**REQUIRED WORK:** Each line of the records that holds the word "floorplan" should be copied out.

[Stored items]

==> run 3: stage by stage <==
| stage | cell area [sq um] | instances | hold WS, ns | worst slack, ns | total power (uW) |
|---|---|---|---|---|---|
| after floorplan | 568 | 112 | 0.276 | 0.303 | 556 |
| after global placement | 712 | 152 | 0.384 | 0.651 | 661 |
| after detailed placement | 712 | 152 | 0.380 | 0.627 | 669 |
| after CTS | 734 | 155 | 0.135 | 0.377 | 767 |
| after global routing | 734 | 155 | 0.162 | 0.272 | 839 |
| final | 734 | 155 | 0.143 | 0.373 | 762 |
==> config.mk <==
export PLATFORM = sky130hd
export DESIGN_NAME = rc_receiver_frame_parser
export DESIGN_NICKNAME = d
export VERILOG_FILES = /design/src/sv/rcfp_pkg.sv /design/src/sv/rc_receiver_frame_parser.sv /design/src/sv/rcfp_parser.sv /design/src/sv/rcfp_out_buf.sv
export VERILOG_INCLUDE_DIRS = /design/src /design/src/sv
export SDC_FILE = /design/constraint.sdc
export NUM_CORES = 1
export LEC_CHECK = 0
export ABC_AREA = 1
export CORE_UTILIZATION = 40
export CTS_CLUSTER_SIZE = 24
export DETAILED_ROUTE_END_ITERATION = 10
export DONT_BUFFER_PORTS = 1
export SYNTH_ARGS = -nofsm -noshare
export SYNTH_HDL_FRONTEND = slang
export SYNTH_HIERARCHICAL = 1
export SYNTH_SLANG_ARGS = --single-unit
==> constraint.sdc <==
create_clock -name clock -period 3.1 [get_ports clock]
set_input_delay 0.155 -clock clock [delete_from_list [all_inputs] [get_ports clock]]
set_output_delay 0.155 -clock clock [all_outputs]
set_load 0.005 [all_outputs]
==> src/sv/rc_receiver_frame_parser_macros.svh <==
// assertion macros for the rc receiver frame parser
`ifndef RC_RECEIVER_FRAME_PARSER_MACROS_SVH
`define RC_RECEIVER_FRAME_PARSER_MACROS_SVH

`ifndef ASSERT_OFF
`define RCFP_ASSERT_IMPLY(label, clk, rst, ante, cons) \
   label: assert property (@(posedge clk) disable iff (rst) (ante) |-> (cons)) \
      else $error("implication check failed");
`define RCFP_ASSERT_NEVER(label, clk, rst, cond) \
   label: assert property (@(posedge clk) disable iff (rst) !(cond)) \
      else $error("forbidden condition seen");
`else
`define RCFP_ASSERT_IMPLY(label, clk, rst, ante, cons)
`define RCFP_ASSERT_NEVER(label, clk, rst, cond)
`endif

`endif

==> src/sv/rcfp_pkg.sv <==
package rcfp_pkg;

   typedef enum logic {
      OP_BYTE    = 1'b0,
      OP_TIMEOUT = 1'b1
   } op_type;

   typedef struct packed {
      op_type     op;
      logic [7:0] rx_byte;
   } req_type;

   typedef struct packed {
      logic [10:0] position;
      logic [4:0]  channel_id;
      logic        id_ok;
      logic [3:0]  slot;
      logic        last_word;
      logic        frame_ok;
   } rsp_type;

   localparam logic [7:0] HEADER_RESET = 8'hA2;
   localparam int         ID_LSB       = 11;

   // register word index decoded from paddr[2]
   localparam logic       CSR_HEADER_IDX = 1'b0;

endpackage

==> src/sv/rc_receiver_frame_parser.sv <==
// a result is formed when its low byte is accepted and is registered in the output buffer before it shows on rsp_valid
// throughput: one byte per cycle; the two-entry output buffer keeps req_ready high
// unless a result is parked behind a stalled output
// reset (synchronous, active high): back to header hunt, output buffer emptied,
// header register set to 0xA2
`include "rc_receiver_frame_parser_macros.svh"

module rc_receiver_frame_parser #(
   parameter int CHANNELS = 7
) (
   input  logic              clock,
   input  logic              reset,
   input  logic              req_valid,
   output logic              req_ready,
   input  rcfp_pkg::req_type req_data,
   output logic              rsp_valid,
   input  logic              rsp_ready,
   output rcfp_pkg::rsp_type rsp_data,
   input  logic              csr_psel,
   input  logic              csr_penable,
   input  logic              csr_pwrite,
   input  logic [2:0]        csr_paddr,
   input  logic [31:0]       csr_pwdata,
   output logic [31:0]       csr_prdata,
   output logic              csr_pready
);

   logic              header_ff;
   logic [7:0]        header_byte_ff, header_byte_in;
   logic              req_accept;
   logic              res_valid;
   rcfp_pkg::rsp_type res_data;

   assign csr_pready = 1'b1;
   assign req_accept = req_valid && req_ready;

   always_comb begin
      header_byte_in = header_byte_ff;
      if (csr_psel && csr_penable && csr_pwrite && csr_paddr[2] == rcfp_pkg::CSR_HEADER_IDX) begin
         header_byte_in = csr_pwdata[7:0];
      end
      csr_prdata = '0;
      if (csr_paddr[2] == rcfp_pkg::CSR_HEADER_IDX) begin
         csr_prdata = {24'd0, header_byte_ff};
      end
   end

   always_ff @(posedge clock) begin
      if (reset) begin
         header_byte_ff <= rcfp_pkg::HEADER_RESET;
      end else begin
         header_byte_ff <= header_byte_in;
      end
   end

   // bookkeeping used only by the checks: header_ff mirrors a completed frame
   always_ff @(posedge clock) begin
      if (reset) begin
         header_ff <= 1'b0;
      end else if (rsp_valid && rsp_ready) begin
         header_ff <= rsp_data.last_word;
      end
   end

   rcfp_parser #(
      .CHANNELS (CHANNELS)
   ) u_parser (
      .clock     (clock),
      .reset     (reset),
      .in_accept (req_accept),
      .in_data   (req_data),
      .header    (header_byte_ff),
      .res_valid (res_valid),
      .res_data  (res_data)
   );

   rcfp_out_buf u_out_buf (
      .clock     (clock),
      .reset     (reset),
      .in_valid  (res_valid),
      .in_ready  (req_ready),
      .in_data   (res_data),
      .out_valid (rsp_valid),
      .out_ready (rsp_ready),
      .out_data  (rsp_data)
   );

   `RCFP_ASSERT_IMPLY(a_frame_ok_on_last, clock, reset, rsp_valid && rsp_data.frame_ok, rsp_data.last_word && rsp_data.id_ok && rsp_data.slot == 4'(CHANNELS - 1))
   `RCFP_ASSERT_NEVER(a_slot_in_range, clock, reset, rsp_valid && rsp_data.slot >= 4'(CHANNELS))
   `RCFP_ASSERT_IMPLY(a_stall_only_behind_result, clock, reset, !req_ready, rsp_valid)
   `RCFP_ASSERT_IMPLY(a_frame_end_seen, clock, reset, header_ff && rsp_valid, rsp_data.slot == 4'd0)

endmodule

==> src/sv/rcfp_parser.sv <==
module rcfp_parser #(
   parameter int CHANNELS = 7
) (
   input  logic             clock,
   input  logic             reset,
   input  logic             in_accept,
   input  rcfp_pkg::req_type in_data,
   input  logic [7:0]       header,
   output logic             res_valid,
   output rcfp_pkg::rsp_type res_data
);

   localparam int FrameBytes = 2 * CHANNELS;

   logic       in_frame_ff, in_frame_in;
   logic [4:0] byte_index_ff, byte_index_in;
   logic [7:0] high_byte_ff, high_byte_in;
   logic [3:0] count_ff, count_in;

   logic [15:0] word;
   logic [4:0]  idx_inc;
   logic        last;
   logic        ok;

   always_comb begin
      word     = {high_byte_ff, in_data.rx_byte};
      idx_inc  = byte_index_ff + 5'd1;
      last     = idx_inc >= 5'(FrameBytes);
      ok       = word[15:rcfp_pkg::ID_LSB] < 5'(CHANNELS);

      res_data.position   = word[rcfp_pkg::ID_LSB-1:0];
      res_data.channel_id = word[15:rcfp_pkg::ID_LSB];
      res_data.id_ok      = ok;
      res_data.slot       = count_ff;
      res_data.last_word  = last;
      res_data.frame_ok   = last && (({1'b0, count_ff} + 5'(ok)) == 5'(CHANNELS));

      in_frame_in   = in_frame_ff;
      byte_index_in = byte_index_ff;
      high_byte_in  = high_byte_ff;
      count_in      = count_ff;
      res_valid     = 1'b0;

      if (in_accept) begin
         if (in_data.op == rcfp_pkg::OP_TIMEOUT) begin
            in_frame_in   = 1'b0;
            byte_index_in = '0;
            high_byte_in  = '0;
            count_in      = '0;
         end else if (!in_frame_ff) begin
            // hunting for the header, everything else is dropped
            if (in_data.rx_byte == header) begin
               in_frame_in   = 1'b1;
               byte_index_in = '0;
               high_byte_in  = '0;
               count_in      = '0;
            end
         end else if (!byte_index_ff[0]) begin
            high_byte_in  = in_data.rx_byte;
            byte_index_in = idx_inc;
         end else begin
            res_valid     = 1'b1;
            byte_index_in = idx_inc;
            if (ok) begin
               count_in = count_ff + 4'd1;
            end
            if (last) begin
               in_frame_in   = 1'b0;
               byte_index_in = '0;
               high_byte_in  = '0;
               count_in      = '0;
            end
         end
      end
   end

   always_ff @(posedge clock) begin
      if (reset) begin
         in_frame_ff   <= 1'b0;
         byte_index_ff <= '0;
         high_byte_ff  <= '0;
         count_ff      <= '0;
      end else begin
         in_frame_ff   <= in_frame_in;
         byte_index_ff <= byte_index_in;
         high_byte_ff  <= high_byte_in;
         count_ff      <= count_in;
      end
   end

endmodule

==> src/sv/rcfp_out_buf.sv <==
module rcfp_out_buf (
   input  logic              clock,
   input  logic              reset,
   input  logic              in_valid,
   output logic              in_ready,
   input  rcfp_pkg::rsp_type in_data,
   output logic              out_valid,
   input  logic              out_ready,
   output rcfp_pkg::rsp_type out_data
);

   logic              main_valid_ff, main_valid_in;
   logic              skid_valid_ff, skid_valid_in;
   rcfp_pkg::rsp_type main_ff, main_in;
   rcfp_pkg::rsp_type skid_ff, skid_in;

   assign in_ready  = !skid_valid_ff;
   assign out_valid = main_valid_ff;
   assign out_data  = main_ff;

   always_comb begin
      main_valid_in = main_valid_ff;
      skid_valid_in = skid_valid_ff;
      main_in       = main_ff;
      skid_in       = skid_ff;
      if (!main_valid_ff || out_ready) begin
         if (skid_valid_ff) begin
            main_in       = skid_ff;
            main_valid_in = 1'b1;
            skid_valid_in = 1'b0;
         end else begin
            main_in       = in_data;
            main_valid_in = in_valid;
         end
      end else if (in_valid) begin
         // output stalled, park the new item
         skid_in       = in_data;
         skid_valid_in = 1'b1;
      end
   end

   always_ff @(posedge clock) begin
      if (reset) begin
         main_valid_ff <= 1'b0;
         skid_valid_ff <= 1'b0;
      end else begin
         main_valid_ff <= main_valid_in;
         skid_valid_ff <= skid_valid_in;
      end
   end

   always_ff @(posedge clock) begin
      main_ff <= main_in;
      skid_ff <= skid_in;
   end

endmodule
---- Yosys cells after proc, flatten, opt, wreduce, memory -nomap -nowiden ----
Index checks and enable logic that the tools add are counted.
Widths: inputs -> output; s select.
cells by class
  multiplexer cells ....................... 28
  order comparisons ....................... 2
  bitwise logic cells ..................... 2
  reduce and logical (&&, ||, !) cells .... 14
  add/subtract/negate cells ............... 3
  eq/ne operators ......................... 5
operators with widths
  kind                 number
  $mux 8               6
  $mux 5               5
  $mux 4               6
  $mux 23              1
  $mux 1               10
  $eq 8x8->1           1
  $ne 4x4->1 const B   2
  $add 4x1->5          1
  $add 5x1->5 const B  1
  $eq 5x3->1 const B   1
  $ge 5x4->1 const B   1
  $logic_and 1x1->1    5
  $lt 5x3->1 const B   1
  $add 4x1->4 const B  1
  $reduce_and 2->1     2
  $reduce_and 4->1     1
  $ne 3x3->1 const B   1
  $reduce_and 3->1     1
  $reduce_bool 3->1    1
  $logic_not 1->1      2
  $not 1->1            2
  $reduce_or 2->1      1
  $logic_or 1x1->1     1
storage, ports and cells
  output and inout port bits .............. 58
  logic and storage cells ................. 73
  input port bits ......................... 51
  register bits after elaboration ......... 74

---- Logic depth before layout (Yosys ltp) ----
  depth in word-level cells ............... 6
  mapped depth ............................ 12
  mapped depth without buffers ............ 12

---- Modules after synthesis ----
The synthesis kept the hierarchy.
modules (own cells, without submodules)
  module                    cells an instance  area each (um2)  times used  seq. area each (um2)
  rcfp_out_buf              133                1824.2           1           1421.4
  rcfp_parser               194                1277.5           1           360.3
  rc_receiver_frame_parser  97                 653.1            1           160.2

---- Worst setup path after synthesis ----
Ideal clock, no wire load.
  path kind ............................... register -> register
  start point ............................. register u_out_buf.skid_valid_ff
  end point ............................... register u_out_buf/skid_ff[0] (netlist name), enable pin
  setup time .............................. 403 ps
  period minus slack after synthesis ...... 2492 ps
  data arrival time ....................... 2089 ps
  slack ................................... 608 ps
  stages on the path, launching flop included .. 10
  path through ............................ dfxtp_1 buf_6 inv_8 buf_12 nand2_1 inv_1 nand2_1 nor2_1 inv_1 nor2_1
on the way
  longest elaborated chain between the ends .. 4
ends and longest elaborated chain
  element                            line                            source
  start: declaration                 rcfp_out_buf.sv:13              logic skid_valid_ff, skid_valid_in;
  start signal: assignment           rcfp_out_buf.sv:48              skid_valid_ff <= skid_valid_in;
  $logic_not 1->1                    rcfp_out_buf.sv:17              assign in_ready = !skid_valid_ff;
  via req_ready                      rc_receiver_frame_parser.sv:14  output logic req_ready,
  $logic_and 1x1->1                  rc_receiver_frame_parser.sv:35  assign req_accept = req_valid && req_ready;
  via req_accept                     rc_receiver_frame_parser.sv:30  logic req_accept;
  $mux 1                             rcfp_parser.sv:44               if (in_accept) begin
  via res_valid                      rc_receiver_frame_parser.sv:31  logic res_valid;
  $reduce_and 2->1 (no source line)  -
  end signal: assignment             rcfp_out_buf.sv:54              skid_ff <= skid_in;
  end: declaration                   rcfp_out_buf.sv:15              rcfp_pkg::rsp_type skid_ff, skid_in;
The timed path passes the listed nets, and every way through them passes these cells.
A chain may end at the register's enable or synchronous reset.

---- Worst setup path in the final report ----
  start point ............................. register u_parser.byte_index_ff[0]
  end point ............................... register u_parser.high_byte_ff[6]
on the way
  longest elaborated chain between the ends .. 4
  elaborated cells on any way between the ends .. 7
  classes of those cells .................. 1 x add/sub; 1 x order compare; 1 x eq/ne; 3 x mux; 1 x reduce/logical
ends and longest elaborated chain
  element                            line               source
  start: declaration                 rcfp_parser.sv:16  logic [4:0] byte_index_ff, byte_index_in;
  start signal: assignment           rcfp_parser.sv:85  byte_index_ff <= byte_index_in;
  $add 5x1->5                        rcfp_parser.sv:27  idx_inc = byte_index_ff + 5'd1;
  $ge 5x4->1                         rcfp_parser.sv:28  last = idx_inc >= 5'(FrameBytes);
  $ne 4x4->1 (no source line)        -
  $reduce_and 3->1 (no source line)  -
  end signal: assignment             rcfp_parser.sv:86  high_byte_ff <= high_byte_in;
  end: declaration                   rcfp_parser.sv:17  logic [7:0] high_byte_ff, high_byte_in;
Several ways; a longest one is shown, not always the timed one.

==> metrics.yaml <==
outcome: "completed"
cts_tree: "done"
hold_start: "req_data[8]"
final_nets: 490
finalCritPeriodShare_pct: 72.9
combPwrFrac_pct: 6.9
ys.warnings.count: 6
crit_chain: "ha_1, nand2_2, o21bai_2, nand2_2, nand4_1, nand3_2, nand2_1, a21oi_1, dlygate4sd3_1"
fillers: 889
die_w_um: 98.9
rr_worst_depth: 9
antenna_found_initial: 0
hpwl_um: 4530
synth_edf_count: 46
synth_area_per_cell_um2: 8.86
diodes: 0
groute.layer.met1.usage_pct: 17.9
synth_area_leaders: "edfxtp_1 (37%), dfxtp_1 (15%), nand2_1 (14%)"
grt_util_met2_pct: 24.1
crit_required_ns: 3.34
cp_max_fo: 8
reg2reg_to: "u_parser/high_byte_ff[6]$_SDFFE_PP0P_"
grt_pass1_wl_um: 11200
syn_inst: 424
drc_errors: 0
htree_levels: 3
routabilityCongestion: 0.754
wirelength_um: 6570
start_kind: "register"
cts_resized: 0
rsz0062_at_grt: "no"
synth.largest_area_cell: "edfxtp_1"
ys.flop_type: "edfxtp_1"
insertion_delay_ns: 0.35
ys_types: 34
grt_use_met3_pct: 5.11
gr-total-overflow: 0
routedWlPerCell_um: 12.0
cts.sinks: 74
netSwitchingPower_w: 0.000461
p_int_w: 0.00151
min_to: "u_parser/in_frame_ff$_SDFFE_PP0P_"
core_area_um2: 8890
layout-drive-gt1-share_pct: 12.5
cts_root_buffer: "clkbuf_8"
rows: 34
multi_input_area_um2: 1350
clkPwrFrac_pct: 38.0
path_class: "register to register"
path_common_cell: "nand2_2"
skew_ns: 0.00888
boundaryPins: 109
path_clk_slew_ns: 0.08
hold_viol: 0
period_minus_slack_ns: 2.26
numCtsBuffers: 9
max_cap_viol_count: 0
drt_pre_antenna_iters: 4
synth_top_area_share_pct: 36.8
regArea_um2: 1940
rrSetupSlack_ns: 0.84
syn2layout_area_growth_pct: 6.53
seq_power_share_pct: 55.1
swShare_pct: 23.4
setup_violations: 0
synthArstFlopShare_pct: 0
power.leakage_nw: 1.81
dp.cells: 516
syn_area_um2: 3750
max_freq_ghz: 0.443
drt_iter0_drc: 122
fin_cells: 547
postRouteAntennaNets: 0
grt_max_degree: 26
worst_ir_drop_vdd_mv: 0.180
crit_slowest_cell: "dlygate4sd3_1"
slew_violations: 0
clock_path_buffers: 2
vias_per_cell: 4.62
yosysMostFrequentCell: "nand2_1"
crit_path_max_incr_delay_ns: 0.56
busiest_layer: "met2"
min_path_type: "primary input to register"
pwr_density_cell_nw_per_um2: 493
r2r-start: "u_parser/byte_index_ff[0]$_SDFFE_PP0P_"
vias: 2528
tns_ns: 0
synth-seq-cells: 74
ys_seq_area_share_pct: 51.7
portBuffers: 0
hold-path-cell-count: 3
grt_pass1_vias: 2345
endpoint_kind: "register"
dieArea_um2: 9780
chipHeight_um: 98.9
synth_common_cells: "nand2_1 (139), inv_1 (47), edfxtp_1 (46)"
arrival_ns: 2.50
grtUsageTotal_pct: 14.7
initial_core_util_pct: 42.2
-- sequential cells by signal (all words and copies together) (netlist names) --
name / count
u_out_buf/skid_valid_ff: 1
u_parser/count_ff: 4
u_out_buf/skid_ff: 23
u_parser/byte_index_ff: 5
u_parser/in_frame_ff: 1
u_out_buf/out_valid: 1
header_byte_ff: 8
u_out_buf/out_data: 23
u_parser/high_byte_ff: 8
-- logic make-up (layout without fill, tap and decap cells) --
group           Yosys count  after routing  share of synthesized area [%]
other cells               2             25                          0.200
fa+ha+maj                 5              5                           1.67
buf+inv                  93             85                           14.6
flops                    74             74                           51.7
xor+xnor                  5              5                           1.17
simple gates            227            227                           27.9
compound gates           18             18                           2.77
-- per-stage QoR --
step	total power, W	setup slack, ns	instance area [um2]	hold slack, ns	util, %
after floorplan	0.00124	0.608	3840	0.281	-
after global placement	0.00122	1.21	3650	0.229	41.1
after detailed placement	0.00123	1.16	3650	0.231	41.1
after CTS	0.00199	0.856	4000	0.00290	45.0
after global routing	0.00206	0.693	4000	0.0366	45.0
final	0.00197	0.841	4000	0.0216	45.0
-- metal layers --
layer | wire [um] | vias up
met5 | 0 | -
met4 | 102 | 0
met3 | 444 | 12
met2 | 3020 | 90
met1 | 3000 | 1139
li1 | - | 1287
-- layout make-up --
class                      count  area share [%]
clock buffer                  12            3.63
sequential                    74            48.5
multi-input combinational    280            33.8
clock inverter                 4            1.28
inverter                      51            5.00
timing repair buffer          18            4.32
tap                          108            3.38
-- power groups by stage --
stage	clock, W	combinational, W	sequential (W)
detailed placement	0	0.000114	0.00111
global placement	0	0.000111	0.00111
CTS	0.000767	0.000136	0.00109
global route	0.000809	0.000156	0.00109
floorplan	0	0.000136	0.00110
finish	0.000750	0.000136	0.00109
-- how the worst max path moves through the flow --
stage	from	to	slack, ns	cells past startpoint
finish	u_parser/byte_index_ff[0]$_SDFFE_PP0P_	u_parser/high_byte_ff[6]$_SDFFE_PP0P_	0.84	9
detailed placement	u_out_buf/skid_valid_ff$_SDFFE_PP0P_	u_out_buf/skid_ff[14]$_DFFE_PP_	1.16	8
global route	u_parser/byte_index_ff[0]$_SDFFE_PP0P_	u_parser/high_byte_ff[6]$_SDFFE_PP0P_	0.69	9
global placement	u_out_buf/skid_valid_ff$_SDFFE_PP0P_	u_out_buf/skid_ff[18]$_DFFE_PP_	1.21	8
floorplan	u_out_buf/skid_valid_ff$_SDFFE_PP0P_	u_out_buf/skid_ff[0]$_DFFE_PP_	0.61	9
CTS	u_parser/byte_index_ff[0]$_SDFFE_PP0P_	u_parser/high_byte_ff[6]$_SDFFE_PP0P_	0.86	9
-- what timing repair did --
item,CTS,global route
hold buffers,15,0
setup endpoints to repair,0,0
hold endpoints to repair,30,0
setup buffers,0,0
-- layout by cell type, fill, tap and decap left out, types with 2 or more instances in the layout --
master,synthesis,routed
xor2_1,2,2
conb_1,2,25
nor2_2,7,8
nand2_4,5,5
nor2_4,2,2
clkbuf_1,1,2
nor2_1,35,34
o21ai_0,2,2
a21oi_1,12,12
inv_1,47,47
nor2_8,2,2
nand2_2,14,14
nand3_1,16,16
dlygate4sd3_1,0,15
nand2_1,139,139
edfxtp_1,46,46
dfxtp_1,28,28
clkbuf_8,2,10
buf_4,35,3
clkinv_2,1,2
ha_1,5,5
xnor2_1,3,3
nand4_1,4,4
-- critical path, delay by kind of cell (launching register included) --
kind                     cells  cell delay, ns
AO/OA/AOI/OAI                2            0.20
buffers and inverters        1            0.56
adder cells (fa/ha/maj)      1            0.26
flip-flops                   1            0.48
AND/OR/NAND/NOR              5            0.64
No activity file was read; power rests on OpenSTA's default activity.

**RESULT BELOW:**
| after floorplan | 568 | 112 | 0.276 | 0.303 | 556 |
after floorplan	0.00124	0.608	3840	0.281	-
floorplan	0	0.000136	0.00110
floorplan	u_out_buf/skid_valid_ff$_SDFFE_PP0P_	u_out_buf/skid_ff[0]$_DFFE_PP_	0.61	9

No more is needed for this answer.